● **Task to complete**
Go through the entries below and copy each line containing the word "disable".

● **Records provided**
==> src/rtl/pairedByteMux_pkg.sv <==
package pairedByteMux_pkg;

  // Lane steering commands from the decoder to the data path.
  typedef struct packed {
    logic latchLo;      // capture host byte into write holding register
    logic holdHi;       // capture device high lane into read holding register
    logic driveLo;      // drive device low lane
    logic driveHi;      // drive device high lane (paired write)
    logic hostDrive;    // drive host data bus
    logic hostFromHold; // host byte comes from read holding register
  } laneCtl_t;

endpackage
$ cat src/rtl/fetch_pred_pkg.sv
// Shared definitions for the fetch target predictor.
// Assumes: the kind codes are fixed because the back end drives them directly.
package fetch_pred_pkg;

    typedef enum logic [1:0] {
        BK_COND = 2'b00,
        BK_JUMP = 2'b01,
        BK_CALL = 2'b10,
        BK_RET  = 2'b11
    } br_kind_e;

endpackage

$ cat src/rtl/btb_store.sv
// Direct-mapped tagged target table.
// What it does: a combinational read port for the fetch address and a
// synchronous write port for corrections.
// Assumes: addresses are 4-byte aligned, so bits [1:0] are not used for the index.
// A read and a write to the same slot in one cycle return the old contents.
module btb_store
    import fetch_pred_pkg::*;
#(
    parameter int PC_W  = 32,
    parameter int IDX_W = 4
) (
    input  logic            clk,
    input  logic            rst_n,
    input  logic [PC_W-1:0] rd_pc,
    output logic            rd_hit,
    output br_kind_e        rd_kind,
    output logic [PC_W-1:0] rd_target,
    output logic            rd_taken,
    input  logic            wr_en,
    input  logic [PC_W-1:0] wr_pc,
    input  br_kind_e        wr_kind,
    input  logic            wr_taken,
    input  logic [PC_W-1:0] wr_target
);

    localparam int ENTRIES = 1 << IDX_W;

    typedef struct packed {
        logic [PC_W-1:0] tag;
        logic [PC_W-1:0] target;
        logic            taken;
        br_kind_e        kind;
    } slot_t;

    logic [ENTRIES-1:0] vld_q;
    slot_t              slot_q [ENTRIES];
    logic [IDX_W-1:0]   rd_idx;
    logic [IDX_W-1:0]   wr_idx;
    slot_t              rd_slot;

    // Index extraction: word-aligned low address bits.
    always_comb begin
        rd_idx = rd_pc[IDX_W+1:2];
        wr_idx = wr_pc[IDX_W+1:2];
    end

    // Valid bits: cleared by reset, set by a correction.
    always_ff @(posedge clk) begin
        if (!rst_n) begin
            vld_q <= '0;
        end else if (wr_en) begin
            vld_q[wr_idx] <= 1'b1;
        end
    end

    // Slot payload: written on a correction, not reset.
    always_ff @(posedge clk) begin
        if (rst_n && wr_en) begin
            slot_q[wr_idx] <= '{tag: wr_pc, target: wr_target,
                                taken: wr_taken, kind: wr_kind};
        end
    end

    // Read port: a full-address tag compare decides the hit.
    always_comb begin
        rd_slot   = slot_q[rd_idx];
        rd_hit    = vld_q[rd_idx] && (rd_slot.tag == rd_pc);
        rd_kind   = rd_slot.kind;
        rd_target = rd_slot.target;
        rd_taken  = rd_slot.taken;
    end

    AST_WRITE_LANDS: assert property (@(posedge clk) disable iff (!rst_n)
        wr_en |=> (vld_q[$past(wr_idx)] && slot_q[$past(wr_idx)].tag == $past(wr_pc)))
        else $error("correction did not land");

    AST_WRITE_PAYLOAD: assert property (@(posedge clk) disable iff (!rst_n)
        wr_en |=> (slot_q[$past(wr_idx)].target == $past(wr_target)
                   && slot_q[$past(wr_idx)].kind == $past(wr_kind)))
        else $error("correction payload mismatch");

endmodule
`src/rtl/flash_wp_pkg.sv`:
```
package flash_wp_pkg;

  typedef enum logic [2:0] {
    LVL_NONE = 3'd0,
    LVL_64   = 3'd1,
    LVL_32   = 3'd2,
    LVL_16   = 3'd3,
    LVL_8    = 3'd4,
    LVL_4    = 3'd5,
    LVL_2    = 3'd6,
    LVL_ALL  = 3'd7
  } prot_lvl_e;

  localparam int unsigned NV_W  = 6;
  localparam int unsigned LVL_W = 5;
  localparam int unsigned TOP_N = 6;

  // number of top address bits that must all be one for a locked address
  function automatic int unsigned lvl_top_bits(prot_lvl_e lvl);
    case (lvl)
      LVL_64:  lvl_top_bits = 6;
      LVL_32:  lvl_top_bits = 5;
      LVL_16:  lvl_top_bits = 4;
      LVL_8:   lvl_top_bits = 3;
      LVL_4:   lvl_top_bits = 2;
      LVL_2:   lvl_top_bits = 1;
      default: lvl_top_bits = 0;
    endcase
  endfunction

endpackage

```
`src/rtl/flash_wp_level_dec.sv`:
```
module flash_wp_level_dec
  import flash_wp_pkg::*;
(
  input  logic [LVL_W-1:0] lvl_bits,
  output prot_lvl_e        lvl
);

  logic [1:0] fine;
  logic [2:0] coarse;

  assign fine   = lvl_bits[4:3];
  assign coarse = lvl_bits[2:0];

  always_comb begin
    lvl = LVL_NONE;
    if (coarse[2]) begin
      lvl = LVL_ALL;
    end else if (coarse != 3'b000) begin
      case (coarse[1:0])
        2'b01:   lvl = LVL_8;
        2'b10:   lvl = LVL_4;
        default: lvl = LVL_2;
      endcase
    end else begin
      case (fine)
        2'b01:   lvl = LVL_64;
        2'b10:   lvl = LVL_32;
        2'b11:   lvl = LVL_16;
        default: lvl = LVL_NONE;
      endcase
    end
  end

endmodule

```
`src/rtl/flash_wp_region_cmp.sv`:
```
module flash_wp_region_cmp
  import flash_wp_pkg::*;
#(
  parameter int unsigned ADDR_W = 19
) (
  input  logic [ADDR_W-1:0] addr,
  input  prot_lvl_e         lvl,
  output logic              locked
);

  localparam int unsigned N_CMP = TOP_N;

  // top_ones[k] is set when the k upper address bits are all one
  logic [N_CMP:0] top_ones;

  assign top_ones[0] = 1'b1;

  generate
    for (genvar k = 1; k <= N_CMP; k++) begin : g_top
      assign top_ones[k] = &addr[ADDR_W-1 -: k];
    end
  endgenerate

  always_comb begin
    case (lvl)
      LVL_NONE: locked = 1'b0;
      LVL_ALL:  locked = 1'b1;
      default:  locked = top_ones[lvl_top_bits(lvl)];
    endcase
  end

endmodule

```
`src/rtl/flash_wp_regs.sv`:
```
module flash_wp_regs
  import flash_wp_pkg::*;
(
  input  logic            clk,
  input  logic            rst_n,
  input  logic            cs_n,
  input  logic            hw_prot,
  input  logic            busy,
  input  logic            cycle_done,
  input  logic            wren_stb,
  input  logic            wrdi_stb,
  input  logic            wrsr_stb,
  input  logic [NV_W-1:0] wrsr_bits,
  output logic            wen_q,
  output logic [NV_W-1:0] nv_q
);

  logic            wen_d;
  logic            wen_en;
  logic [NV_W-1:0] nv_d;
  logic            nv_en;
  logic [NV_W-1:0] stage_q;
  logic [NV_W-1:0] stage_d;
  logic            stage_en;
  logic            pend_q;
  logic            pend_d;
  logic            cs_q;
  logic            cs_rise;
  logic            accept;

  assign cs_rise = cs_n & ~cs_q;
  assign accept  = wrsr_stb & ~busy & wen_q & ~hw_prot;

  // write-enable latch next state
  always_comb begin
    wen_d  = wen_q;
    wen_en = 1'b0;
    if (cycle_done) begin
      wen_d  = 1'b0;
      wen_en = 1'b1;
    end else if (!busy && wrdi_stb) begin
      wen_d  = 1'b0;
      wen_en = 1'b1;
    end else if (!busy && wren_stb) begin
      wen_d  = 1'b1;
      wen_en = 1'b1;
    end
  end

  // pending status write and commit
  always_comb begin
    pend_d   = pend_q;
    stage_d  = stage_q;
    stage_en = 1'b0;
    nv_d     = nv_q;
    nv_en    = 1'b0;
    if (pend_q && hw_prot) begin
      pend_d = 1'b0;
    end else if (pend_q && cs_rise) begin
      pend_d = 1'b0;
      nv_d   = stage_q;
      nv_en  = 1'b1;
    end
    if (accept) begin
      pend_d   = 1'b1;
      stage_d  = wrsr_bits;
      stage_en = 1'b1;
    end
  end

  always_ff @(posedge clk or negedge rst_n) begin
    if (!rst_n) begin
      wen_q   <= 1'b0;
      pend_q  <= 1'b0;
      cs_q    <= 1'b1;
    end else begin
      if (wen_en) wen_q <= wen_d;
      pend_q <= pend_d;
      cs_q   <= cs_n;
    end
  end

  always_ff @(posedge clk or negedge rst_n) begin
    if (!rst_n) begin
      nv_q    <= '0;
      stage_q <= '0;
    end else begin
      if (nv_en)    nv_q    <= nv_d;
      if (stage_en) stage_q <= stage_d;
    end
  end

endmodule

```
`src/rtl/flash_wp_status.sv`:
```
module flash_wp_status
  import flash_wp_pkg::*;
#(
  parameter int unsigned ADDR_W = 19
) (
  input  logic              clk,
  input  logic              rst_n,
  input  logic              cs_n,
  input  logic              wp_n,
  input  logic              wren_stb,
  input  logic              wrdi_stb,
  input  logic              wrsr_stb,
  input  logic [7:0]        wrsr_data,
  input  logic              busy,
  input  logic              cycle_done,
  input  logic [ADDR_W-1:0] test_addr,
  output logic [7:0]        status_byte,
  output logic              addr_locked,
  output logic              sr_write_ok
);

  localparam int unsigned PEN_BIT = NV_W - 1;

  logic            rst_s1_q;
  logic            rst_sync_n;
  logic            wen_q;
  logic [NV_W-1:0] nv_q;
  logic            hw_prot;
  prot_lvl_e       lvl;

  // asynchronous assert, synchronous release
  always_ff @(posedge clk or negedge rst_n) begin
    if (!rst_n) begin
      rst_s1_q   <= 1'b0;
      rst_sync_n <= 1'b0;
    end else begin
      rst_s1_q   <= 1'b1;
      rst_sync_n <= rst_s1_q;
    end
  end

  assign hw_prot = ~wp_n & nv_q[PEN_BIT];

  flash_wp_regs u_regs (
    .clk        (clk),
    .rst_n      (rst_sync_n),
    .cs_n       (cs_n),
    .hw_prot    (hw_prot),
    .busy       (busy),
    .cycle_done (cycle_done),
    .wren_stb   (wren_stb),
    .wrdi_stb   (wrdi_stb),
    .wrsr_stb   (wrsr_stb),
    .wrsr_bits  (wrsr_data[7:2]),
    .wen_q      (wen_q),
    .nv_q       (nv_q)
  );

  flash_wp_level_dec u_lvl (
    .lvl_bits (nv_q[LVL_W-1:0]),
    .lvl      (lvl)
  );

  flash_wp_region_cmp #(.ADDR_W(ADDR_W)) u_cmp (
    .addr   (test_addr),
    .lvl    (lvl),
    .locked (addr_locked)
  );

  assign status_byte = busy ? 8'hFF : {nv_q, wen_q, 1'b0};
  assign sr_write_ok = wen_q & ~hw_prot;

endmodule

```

● **Answer to this task**
    AST_WRITE_LANDS: assert property (@(posedge clk) disable iff (!rst_n)
    AST_WRITE_PAYLOAD: assert property (@(posedge clk) disable iff (!rst_n)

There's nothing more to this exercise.